K1: Confusion and HELP NEEDED

In short, yes, you have to file an amended return for 2021 to correct an error, including reporting a gain when there was a non-taxable distribution.

And no, we can't just adjust 2023 to make up for a mistake in 2021. If we could, rich people with expensive accountants would do this all day long to the detriment of tax collection :-). Of course, instead they're busy doing other things....

Each tax year stands on its own, with allowed carryovers being very carefully defined and limited.

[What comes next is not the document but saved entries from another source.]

===== config.mk =====
export PLATFORM = sky130hd
export DESIGN_NAME = iepc_ctrl
export DESIGN_NICKNAME = d
export VERILOG_FILES = /design/src/iepc_pkg.sv /design/src/iepc_sync.sv /design/src/iepc_prio_arb.sv /design/src/iepc_ctrl.sv
export VERILOG_INCLUDE_DIRS = /design/src
export SDC_FILE = /design/constraint.sdc
export NUM_CORES = 1
export LEC_CHECK = 0
export BUFFER_PORTS_ARGS = -buffer_cell sky130_fd_sc_hd__buf_4
export CAP_MARGIN = 20
export CORE_UTILIZATION = 30
export DETAILED_ROUTE_END_ITERATION = 16
export PLACE_DENSITY = 0.49
export SETUP_SLACK_MARGIN = 0.4
export SLEW_MARGIN = 15
export SYNTH_ARGS = -nofsm -noshare
export SYNTH_HDL_FRONTEND = slang
export SYNTH_SLANG_ARGS = --single-unit

===== constraint.sdc =====
create_clock -name clk -period 5.9 [get_ports clk]
set_input_delay 0.295 -clock clk [delete_from_list [all_inputs] [get_ports clk]]
set_output_delay 0.295 -clock clk [all_outputs]
set_load 0.005 [all_outputs]

===== src/iepc_map.svh =====
// register offsets, field positions and reset values of the interrupt enable and priority block
`ifndef IEPC_MAP_SVH
`define IEPC_MAP_SVH

`define IEPC_ADDR_W 12
`define IEPC_DATA_W 8

`define IEPC_OFF_G2_HIGH 12'h0fc7
`define IEPC_OFF_G2_LOW 12'h0fc8
`define IEPC_OFF_EDGE_SEL 12'h0fcd
`define IEPC_OFF_SHARED_SEL 12'h0fce
`define IEPC_OFF_MASTER_CTL 12'h0fcf

`define IEPC_RST_BYTE 8'h00
`define IEPC_ZERO_BYTE 8'h00
`define IEPC_CTL_RSVD_ZERO 7'h00

`define IEPC_MIE_BIT 7
`define IEPC_CMP_CHOICE_BIT 6
`define IEPC_SHARED_LINE 6

`endif


===== src/iepc_pkg.sv =====
// types shared by the interrupt enable and priority block
`default_nettype none
package iepc_pkg;
   typedef enum logic [1:0] {
      IEPC_LVL_OFF = 2'h0,
      IEPC_LVL_LOW = 2'h1,
      IEPC_LVL_NOM = 2'h2,
      IEPC_LVL_HIGH = 2'h3
   } iepc_level_t;
endpackage
`default_nettype wire


===== src/iepc_sync.sv =====
// two-flop synchroniser for a group of pin inputs
`timescale 1ns/1ps
`default_nettype none
module iepc_sync
   import iepc_pkg::*;
#(
   parameter int WIDTH = 8
) (
   input wire logic clk,
   input wire logic resetn,
   input wire logic [WIDTH-1:0] asyncIn,
   output logic [WIDTH-1:0] syncOut
);

   logic [WIDTH-1:0] meta_r;
   logic [WIDTH-1:0] stable_r;

   generate
      if (WIDTH < 1) begin : g_bad_width
         $error("sync width must be at least one");
      end
   endgenerate

   // first stage is read by the second stage only
   always_ff @(posedge clk or negedge resetn) begin
      if (!resetn) begin
         meta_r <= '0;
         stable_r <= '0;
      end else begin
         meta_r <= asyncIn;
         stable_r <= meta_r;
      end
   end

   assign syncOut = stable_r;
endmodule
`default_nettype wire


===== src/iepc_prio_arb.sv =====
// picks the highest enabled priority level among pending group sources
`timescale 1ns/1ps
`default_nettype none
module iepc_prio_arb
   import iepc_pkg::*;
#(
   parameter int NSRC = 4,
   parameter int IDX_W = 2
) (
   input wire logic [NSRC-1:0] pending,
   input wire logic [NSRC-1:0] enHigh,
   input wire logic [NSRC-1:0] enLow,
   input wire logic gateOpen,
   output logic hit,
   output iepc_level_t level,
   output logic [IDX_W-1:0] index
);

   generate
      if (NSRC < 1 || (1 << IDX_W) < NSRC) begin : g_bad_cfg
         $error("index width too small for source count");
      end
   endgenerate

   // lowest index wins a tie within one level
   always_comb begin
      hit = 1'b0;
      level = IEPC_LVL_OFF;
      index = '0;
      for (int i = NSRC - 1; i >= 0; i--) begin
         if (gateOpen && pending[i] && {enHigh[i], enLow[i]} != IEPC_LVL_OFF &&
             {enHigh[i], enLow[i]} >= level) begin
            hit = 1'b1;
            level = iepc_level_t'({enHigh[i], enLow[i]});
            index = IDX_W'(i);
         end
      end
   end
endmodule
`default_nettype wire


===== src/iepc_ctrl.sv =====
// interrupt enable, priority, edge select, shared source and master enable control
// Behaviour
// - each group-2 source's high/low pair: 00 off, 01 low, 10 nominal, 11 high.
// - group-2 high enable bits 3..0 belong to port C lines 3..0.
// - group-2 low enable bits 3..0 belong to port C lines 3..0.
// - edge select bit 0 makes its pin interrupt fire on a falling edge.
// - edge select bit 1 makes its pin interrupt fire on a rising edge.
// - shared select bit 6: 0 takes line 6 of port A or port D as the port select picks, 1 the comparator.
// - a source switch that makes an edge raises a request like any edge.
// - master enable bit 7: 0 blocks every interrupt, 1 lets them through. Here it gates only the group-2 request; pinIrq_r pulses regardless.
// - enable or return instruction, or a written 1, sets the master enable.
// - disable instruction, acknowledge, reset or a written 0 clear it.
// - master control bits 6..0 read zero and ignore writes.
// - a port select input picks port A or port D for each pin interrupt.
//
// Our own choice: the plain strobed port.
`timescale 1ns/1ps
`default_nettype none
`include "iepc_map.svh"
module iepc_ctrl
   import iepc_pkg::*;
#(
   parameter int NPIN = 8,
   parameter int NSRC = 4,
   parameter int IDX_W = 2
) (
   input wire logic clk,
   input wire logic resetn,
   input wire logic [`IEPC_ADDR_W-1:0] regAddr,
   input wire logic [`IEPC_DATA_W-1:0] regWrData,
   input wire logic regWr,
   input wire logic regRd,
   output logic [`IEPC_DATA_W-1:0] regRdData_r,
   input wire logic enableInstr,
   input wire logic returnInstr,
   input wire logic disableInstr,
   input wire logic cpuAck,
   input wire logic [NPIN-1:0] portaPin,
   input wire logic [NPIN-1:0] portdPin,
   input wire logic comparatorOut,
   input wire logic [NPIN-1:0] portSelect,
   input wire logic [NSRC-1:0] group2Pending,
   output logic [NPIN-1:0] pinIrq_r,
   output logic masterEnable_r,
   output logic cpuIrqValid_r,
   output iepc_level_t cpuIrqLevel_r,
   output logic [IDX_W-1:0] cpuIrqSource_r
);

   generate
      if (NPIN != `IEPC_DATA_W) begin : g_bad_npin
         $error("pin count must match the register width");
      end
      if (NSRC < 1 || NSRC > `IEPC_DATA_W / 2) begin : g_bad_nsrc
         $error("group-2 source count out of range");
      end
   endgenerate

   // software-visible registers
   logic [`IEPC_DATA_W-1:0] group2EnableHigh_r;
   logic [`IEPC_DATA_W-1:0] group2EnableLow_r;
   logic [`IEPC_DATA_W-1:0] edgePolarity_r;
   logic [`IEPC_DATA_W-1:0] sharedSelect_r;
   logic masterEnable_nxt;

   // address decode
   logic hitG2High;
   logic hitG2Low;
   logic hitEdge;
   logic hitShared;
   logic hitCtl;

   assign hitG2High = (regAddr == `IEPC_OFF_G2_HIGH);
   assign hitG2Low = (regAddr == `IEPC_OFF_G2_LOW);
   assign hitEdge = (regAddr == `IEPC_OFF_EDGE_SEL);
   assign hitShared = (regAddr == `IEPC_OFF_SHARED_SEL);
   assign hitCtl = (regAddr == `IEPC_OFF_MASTER_CTL);

   // reserved bits are stored as written; software keeps them zero
   always_ff @(posedge clk or negedge resetn) begin
      if (!resetn) begin
         group2EnableHigh_r <= `IEPC_RST_BYTE;
      end else if (regWr && hitG2High) begin
         group2EnableHigh_r <= regWrData;
      end
   end

   always_ff @(posedge clk or negedge resetn) begin
      if (!resetn) begin
         group2EnableLow_r <= `IEPC_RST_BYTE;
      end else if (regWr && hitG2Low) begin
         group2EnableLow_r <= regWrData;
      end
   end

   always_ff @(posedge clk or negedge resetn) begin
      if (!resetn) begin
         edgePolarity_r <= `IEPC_RST_BYTE;
      end else if (regWr && hitEdge) begin
         edgePolarity_r <= regWrData;
      end
   end

   always_ff @(posedge clk or negedge resetn) begin
      if (!resetn) begin
         sharedSelect_r <= `IEPC_RST_BYTE;
      end else if (regWr && hitShared) begin
         sharedSelect_r <= regWrData;
      end
   end

   // master enable: instruction set beats any clear in the same cycle
   always_comb begin
      masterEnable_nxt = masterEnable_r;
      if (regWr && hitCtl) begin
         masterEnable_nxt = regWrData[`IEPC_MIE_BIT];
      end
      if (disableInstr || cpuAck) begin
         masterEnable_nxt = 1'b0;
      end
      if (enableInstr || returnInstr) begin
         masterEnable_nxt = 1'b1;
      end
   end

   always_ff @(posedge clk or negedge resetn) begin
      if (!resetn) begin
         masterEnable_r <= 1'b0;
      end else begin
         masterEnable_r <= masterEnable_nxt;
      end
   end

   // read data stands only in the cycle after the strobe; unmapped reads zero
   always_ff @(posedge clk or negedge resetn) begin
      if (!resetn) begin
         regRdData_r <= `IEPC_ZERO_BYTE;
      end else if (!regRd) begin
         regRdData_r <= `IEPC_ZERO_BYTE;
      end else if (hitG2High) begin
         regRdData_r <= group2EnableHigh_r;
      end else if (hitG2Low) begin
         regRdData_r <= group2EnableLow_r;
      end else if (hitEdge) begin
         regRdData_r <= edgePolarity_r;
      end else if (hitShared) begin
         regRdData_r <= sharedSelect_r;
      end else if (hitCtl) begin
         regRdData_r <= {masterEnable_r, `IEPC_CTL_RSVD_ZERO};
      end else begin
         regRdData_r <= `IEPC_ZERO_BYTE;
      end
   end

   // pins come from outside the clock domain
   logic [NPIN-1:0] portaSync;
   logic [NPIN-1:0] portdSync;
   logic [0:0] comparatorSync;

   iepc_sync #(.WIDTH(NPIN)) u_sync_porta (
      .clk(clk),
      .resetn(resetn),
      .asyncIn(portaPin),
      .syncOut(portaSync)
   );

   iepc_sync #(.WIDTH(NPIN)) u_sync_portd (
      .clk(clk),
      .resetn(resetn),
      .asyncIn(portdPin),
      .syncOut(portdSync)
   );

   iepc_sync #(.WIDTH(1)) u_sync_cmp (
      .clk(clk),
      .resetn(resetn),
      .asyncIn(comparatorOut),
      .syncOut(comparatorSync)
   );

   // edge detection sits after the source muxes, so a source switch
   // that changes the level is seen as an edge on purpose
   logic [NPIN-1:0] selectedLine;
   logic [NPIN-1:0] lastLine_r;
   logic [NPIN-1:0] riseSeen;
   logic [NPIN-1:0] fallSeen;

   genvar gi;
   generate
      for (gi = 0; gi < NPIN; gi++) begin : g_pin
         if (gi == `IEPC_SHARED_LINE) begin : g_shared
            assign selectedLine[gi] = sharedSelect_r[`IEPC_CMP_CHOICE_BIT] ? comparatorSync[0] :
                                      (portSelect[gi] ? portdSync[gi] : portaSync[gi]);
         end else begin : g_plain
            assign selectedLine[gi] = portSelect[gi] ? portdSync[gi] : portaSync[gi];
         end

         assign riseSeen[gi] = selectedLine[gi] && !lastLine_r[gi];
         assign fallSeen[gi] = !selectedLine[gi] && lastLine_r[gi];

         always_ff @(posedge clk or negedge resetn) begin
            if (!resetn) begin
               lastLine_r[gi] <= 1'b0;
               pinIrq_r[gi] <= 1'b0;
            end else begin
               lastLine_r[gi] <= selectedLine[gi];
               // one-cycle request pulse per qualifying edge
               pinIrq_r[gi] <= edgePolarity_r[gi] ? riseSeen[gi] : fallSeen[gi];
            end
         end

         property p_fall_edge;
            @(posedge clk) disable iff (!resetn)
               (!edgePolarity_r[gi] && fallSeen[gi]) |=> pinIrq_r[gi];
         endproperty
         a_fall_edge: assert property (p_fall_edge)
            else $error("falling edge missed");

         property p_rise_edge;
            @(posedge clk) disable iff (!resetn)
               (edgePolarity_r[gi] && $rose(selectedLine[gi])) |=> pinIrq_r[gi];
         endproperty
         a_rise_edge: assert property (p_rise_edge)
            else $error("rising edge missed");

         property p_wrong_edge;
            @(posedge clk) disable iff (!resetn)
               (!edgePolarity_r[gi] && riseSeen[gi]) |=> !pinIrq_r[gi];
         endproperty
         a_wrong_edge: assert property (p_wrong_edge)
            else $error("rising edge fired on falling polarity");
      end
   endgenerate

   // group-2 priority selection
   logic arbHit;
   iepc_level_t arbLevel;
   logic [IDX_W-1:0] arbIndex;

   iepc_prio_arb #(.NSRC(NSRC), .IDX_W(IDX_W)) u_arb (
      .pending(group2Pending),
      .enHigh(group2EnableHigh_r[NSRC-1:0]),
      .enLow(group2EnableLow_r[NSRC-1:0]),
      .gateOpen(masterEnable_r),
      .hit(arbHit),
      .level(arbLevel),
      .index(arbIndex)
   );

   // the request is dropped at once when the cpu acknowledges it
   always_ff @(posedge clk or negedge resetn) begin
      if (!resetn) begin
         cpuIrqValid_r <= 1'b0;
         cpuIrqLevel_r <= IEPC_LVL_OFF;
         cpuIrqSource_r <= '0;
      end else begin
         cpuIrqValid_r <= arbHit && !cpuAck;
         cpuIrqLevel_r <= arbHit ? arbLevel : IEPC_LVL_OFF;
         cpuIrqSource_r <= arbIndex;
      end
   end

   property p_level_nonzero;
      @(posedge clk) disable iff (!resetn)
         cpuIrqValid_r |-> (cpuIrqLevel_r != IEPC_LVL_OFF);
   endproperty
   a_level_nonzero: assert property (p_level_nonzero)
      else $error("request forwarded at disabled level");

   property p_high_write;
      @(posedge clk) disable iff (!resetn)
         (regWr && hitG2High) ##1 regRd && hitG2High |=> (regRdData_r == $past(group2EnableHigh_r));
   endproperty
   a_high_write: assert property (p_high_write)
      else $error("high enable readback wrong");

   property p_low_store;
      @(posedge clk) disable iff (!resetn)
         (regWr && hitG2Low) |=> (group2EnableLow_r == $past(regWrData));
   endproperty
   a_low_store: assert property (p_low_store)
      else $error("low enable not stored");

   property p_cmp_route;
      @(posedge clk) disable iff (!resetn)
         (sharedSelect_r[`IEPC_CMP_CHOICE_BIT] && $stable(sharedSelect_r) && edgePolarity_r[`IEPC_SHARED_LINE]
          && $rose(comparatorSync[0])) |=> pinIrq_r[`IEPC_SHARED_LINE];
   endproperty
   a_cmp_route: assert property (p_cmp_route)
      else $error("comparator edge not routed");

   property p_shared_switch;
      @(posedge clk) disable iff (!resetn)
         ($changed(sharedSelect_r[`IEPC_CMP_CHOICE_BIT]) && !edgePolarity_r[`IEPC_SHARED_LINE]
          && fallSeen[`IEPC_SHARED_LINE]) |=> pinIrq_r[`IEPC_SHARED_LINE];
   endproperty
   a_shared_switch: assert property (p_shared_switch)
      else $error("source switch edge not raised");

   property p_master_block;
      @(posedge clk) disable iff (!resetn)
         !masterEnable_r |=> !cpuIrqValid_r;
   endproperty
   a_master_block: assert property (p_master_block)
      else $error("request passed while masked");

   property p_master_set;
      @(posedge clk) disable iff (!resetn)
         (enableInstr || returnInstr) |=> masterEnable_r;
   endproperty
   a_master_set: assert property (p_master_set)
      else $error("master enable not set");

   property p_master_clear;
      @(posedge clk) disable iff (!resetn)
         ((disableInstr || cpuAck) && !enableInstr && !returnInstr) |=> !masterEnable_r;
   endproperty
   a_master_clear: assert property (p_master_clear)
      else $error("master enable not cleared");

   // a register write only counts when no instruction or acknowledge competes
   property p_master_write;
      @(posedge clk) disable iff (!resetn)
         (regWr && hitCtl && !enableInstr && !returnInstr && !disableInstr && !cpuAck)
            |=> (masterEnable_r == $past(regWrData[`IEPC_MIE_BIT]));
   endproperty
   a_master_write: assert property (p_master_write)
      else $error("master enable write lost");

   property p_ctl_read;
      @(posedge clk) disable iff (!resetn)
         (regRd && hitCtl) |=> (regRdData_r == {$past(masterEnable_r), `IEPC_CTL_RSVD_ZERO});
   endproperty
   a_ctl_read: assert property (p_ctl_read)
      else $error("control readback wrong");

   property p_winner;
      @(posedge clk) disable iff (!resetn)
         cpuIrqValid_r |-> (cpuIrqLevel_r == $past(arbLevel)) && $past(masterEnable_r);
   endproperty
   a_winner: assert property (p_winner)
      else $error("forwarded level differs from arbiter");

endmodule
`default_nettype wire


* Word level (Yosys, flattened, before mapping) *
Index checks and enable logic that the tools add are counted.

operators by class
  equal/unequal tests = 5
  reductions and logical operators = 58
  order comparisons = 4
  multiplexer cells = 39

operator list
  operator                count
  $eq A12 B12 Y1 const B  5
  $mux W8                 6
  $logic_and A1 B1 Y1     34
  $mux W1                 24
  $mux W2                 9
  $logic_not A1 Y1        17
  $reduce_bool A2 Y1      4
  $ge A2 B2 Y1            3
  $reduce_bool A3 Y1      1
  $ge A2 B1 Y1 const B    1
  $logic_or A1 B1 Y1      2

word-level totals
  flip-flop bits (word level) = 96
  bits of input ports = 57
  output and inout port bits = 22
  word-level logic and storage cells = 137

* Depth between registers and ports, before layout *
  depth after elaboration = 14
  gate-level depth with buffers = 17
  gate-level depth less buffers = 17

* Modules after synthesis *
From an unflattened synthesis, not the netlist that was laid out.

second synthesis, totals
  cell total of the unflattened synthesis = 287
  area, all modules = 3,976.3 µm²

modules (own cells, without submodules)
  module                        seq. area each (µm²)  area an instance (µm²)  cells each  times used
  iepc_ctrl                     1,551.5               2,772.7                 202         1
  iepc_sync (u_sync_porta ...)  400.4                 400.4                   16          2
  iepc_prio_arb                 0.0                   352.8                   51          1
  iepc_sync (u_sync_cmp)        50.0                  50.0                    2           1

* Least setup slack after synthesis *
No wires, ideal clock.

  path kind = register -> register
  from = register masterEnable_r
  to = register cpuIrqLevel_r[0]
  setup time = 0.125 ns
  path buffers = 0
  data required time = 5.775 ns
  arrival = 3.455 ns
  period minus slack after synthesis = 3.580 ns
  slack = 2.320 ns
  cell stages (with the launch flop) = 17
  cell sequence = dfrtp_1 > and3_1 > ha_1 > nand2b_1 > a21oi_1 > or3b_2 > and2_1 > ha_1 > a21oi_1 > or2_2 > a31oi_1 > ha_1 > nand2b_1 > a21oi_1 > nor2_1 > inv_1 > mux2_2

on the way
  longest elaborated chain between the ends = 14
  elaborated cells between the ends (all ways) = 24
  classes of those cells = order compare (3); mux (9); reduce/logical (12)

RTL lines
  element                                    line                 source
  start: declaration                         iepc_ctrl.sv:44      output logic masterEnable_r,
  start signal: assignment                   iepc_ctrl.sv:130     masterEnable_r <= masterEnable_nxt;
  $logic_and A1 B1 Y1 (3 in a row)           iepc_prio_arb.sv:31  if (gateOpen && pending[i] && {enHigh[i], enLow[i]} != IEPC_LVL_OFF &&
  $mux W2                                    iepc_prio_arb.sv:31
  $ge A2 B2 Y1                               iepc_prio_arb.sv:32  {enHigh[i], enLow[i]} >= level) begin
  $logic_and A1 B1 Y1                        iepc_prio_arb.sv:31
  $mux W2                                    iepc_prio_arb.sv:31
  $ge A2 B2 Y1                               iepc_prio_arb.sv:32
  $logic_and A1 B1 Y1                        iepc_prio_arb.sv:31
  $mux W2                                    iepc_prio_arb.sv:31
  $ge A2 B2 Y1                               iepc_prio_arb.sv:32
  $logic_and A1 B1 Y1                        iepc_prio_arb.sv:31
  $mux W2 / $mux W1 (equally long branches)  iepc_prio_arb.sv:31
  $mux W2 (*)                                iepc_ctrl.sv:258     cpuIrqLevel_r <= arbHit ? arbLevel : IEPC_LVL_OFF;
  end signal: assignment                     iepc_ctrl.sv:258
  end: declaration                           iepc_ctrl.sv:46      output iepc_level_t cpuIrqLevel_r,

Mark *: on every way between the ends. The rest lies on a longest branch, timed or not.
A chain may end at the register's enable or synchronous reset.

* Final worst setup path *
Same ends and word-level chain as after synthesis.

K1: Confusion and HELP NEEDED

the tax consequences depend on facts we don't have. Did you manually not deduct the losses shown on the k-1 for all those years or did you let Turbotax determine the deductibility based on being an LP without active participation?  Those losses reduced your outside tax basis regardless of deductibility. Thus if your tax basis went negative with the distribution that's a taxable LTCG to the extent of a negative tax basis. in that case your CPA was correct and your tax basis at the start of 2022 would be zero. The 2022 tax basis would go up by any income but not down by any loss since your tax basis is already zero from the end of 2021.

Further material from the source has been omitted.